T1-weighted CAs based on Gd3+ are popular, thanks to the high magnetic moment of the Gd3+  ion. Although Gd is toxic it is safe to use in some chemical configurations, and several approved Gd CAs exist. Unfortunately the CAs currently available do not penetrate cells, and so only truly image the intermediate space. However, researchers based at Rice University and surrounding hospitals have developed nanotube capsules that contain gadolinium [Tran et al., (2010) Biomaterials 31, 9491]. These gadonanotubes (GNTs) are short segments (up to 80 nm) of single-walled carbon nanotubes which contain Gd3+ ions at defects along the interior wall.

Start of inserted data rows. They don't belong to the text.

$ cat config.mk
export PLATFORM = sky130hd
export DESIGN_NAME = dma_channel_scheduler
export DESIGN_NICKNAME = d
export VERILOG_FILES = /design/src/rtl/dma_channel_scheduler.sv
export SDC_FILE = /design/constraint.sdc
export NUM_CORES = 1
export LEC_CHECK = 0
export ABC_CLOCK_PERIOD_IN_PS = 4600
export CAP_MARGIN = 20
export CORE_AREA = 3 3 198 200
export CTS_BUF_LIST = sky130_fd_sc_hd__clkbuf_8 sky130_fd_sc_hd__clkbuf_16
export CTS_CLUSTER_DIAMETER = 100
export DETAILED_ROUTE_END_ITERATION = 8
export DIE_AREA = 0 0 201 203
export HOLD_SLACK_MARGIN = 0.15
export SYNTH_ARGS = -nofsm -noshare
export SYNTH_HDL_FRONTEND = slang
export SYNTH_SLANG_ARGS = --single-unit
export TNS_END_PERCENT = 5
$ cat constraint.sdc
create_clock -name clk -period 4.6 [get_ports clk]
set_clock_uncertainty 0.05 [all_clocks]
set_input_delay 1.15 -clock clk [delete_from_list [all_inputs] [get_ports clk]]
set_output_delay 1.15 -clock clk [all_outputs]
set_load 0.005 [all_outputs]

The complete labeling of a cell batch took approximately four hours, after which time each cell contained 109 Gd3+ ions, in the most efficient case. This value then remained constant within a 24 hour window. The exact method of how the cells take-in the GNTs remains unclear, and is currently under investigation. Once the GNTs have been absorbed they appear to remain relatively stable inside the structure, being released upon cell death. However, the presence of the nanotubes does not seem to adversely affect cell behavior, as the cells are able to renew as well as differentiate into specific cell types.
The gadonanotubes provide a much greater contrast enhancement, compared to the commercially available CAs tested under identical labeling concentrations. However, there is still work to be done before GNTs are being used to monitor cells within living organisms, such as understanding how the GNTs affect cell adhesion. Nevertheless, the signs are positive, and the limiting factor for real time cell tracking may soon be the sensitivity of the local MRI machine.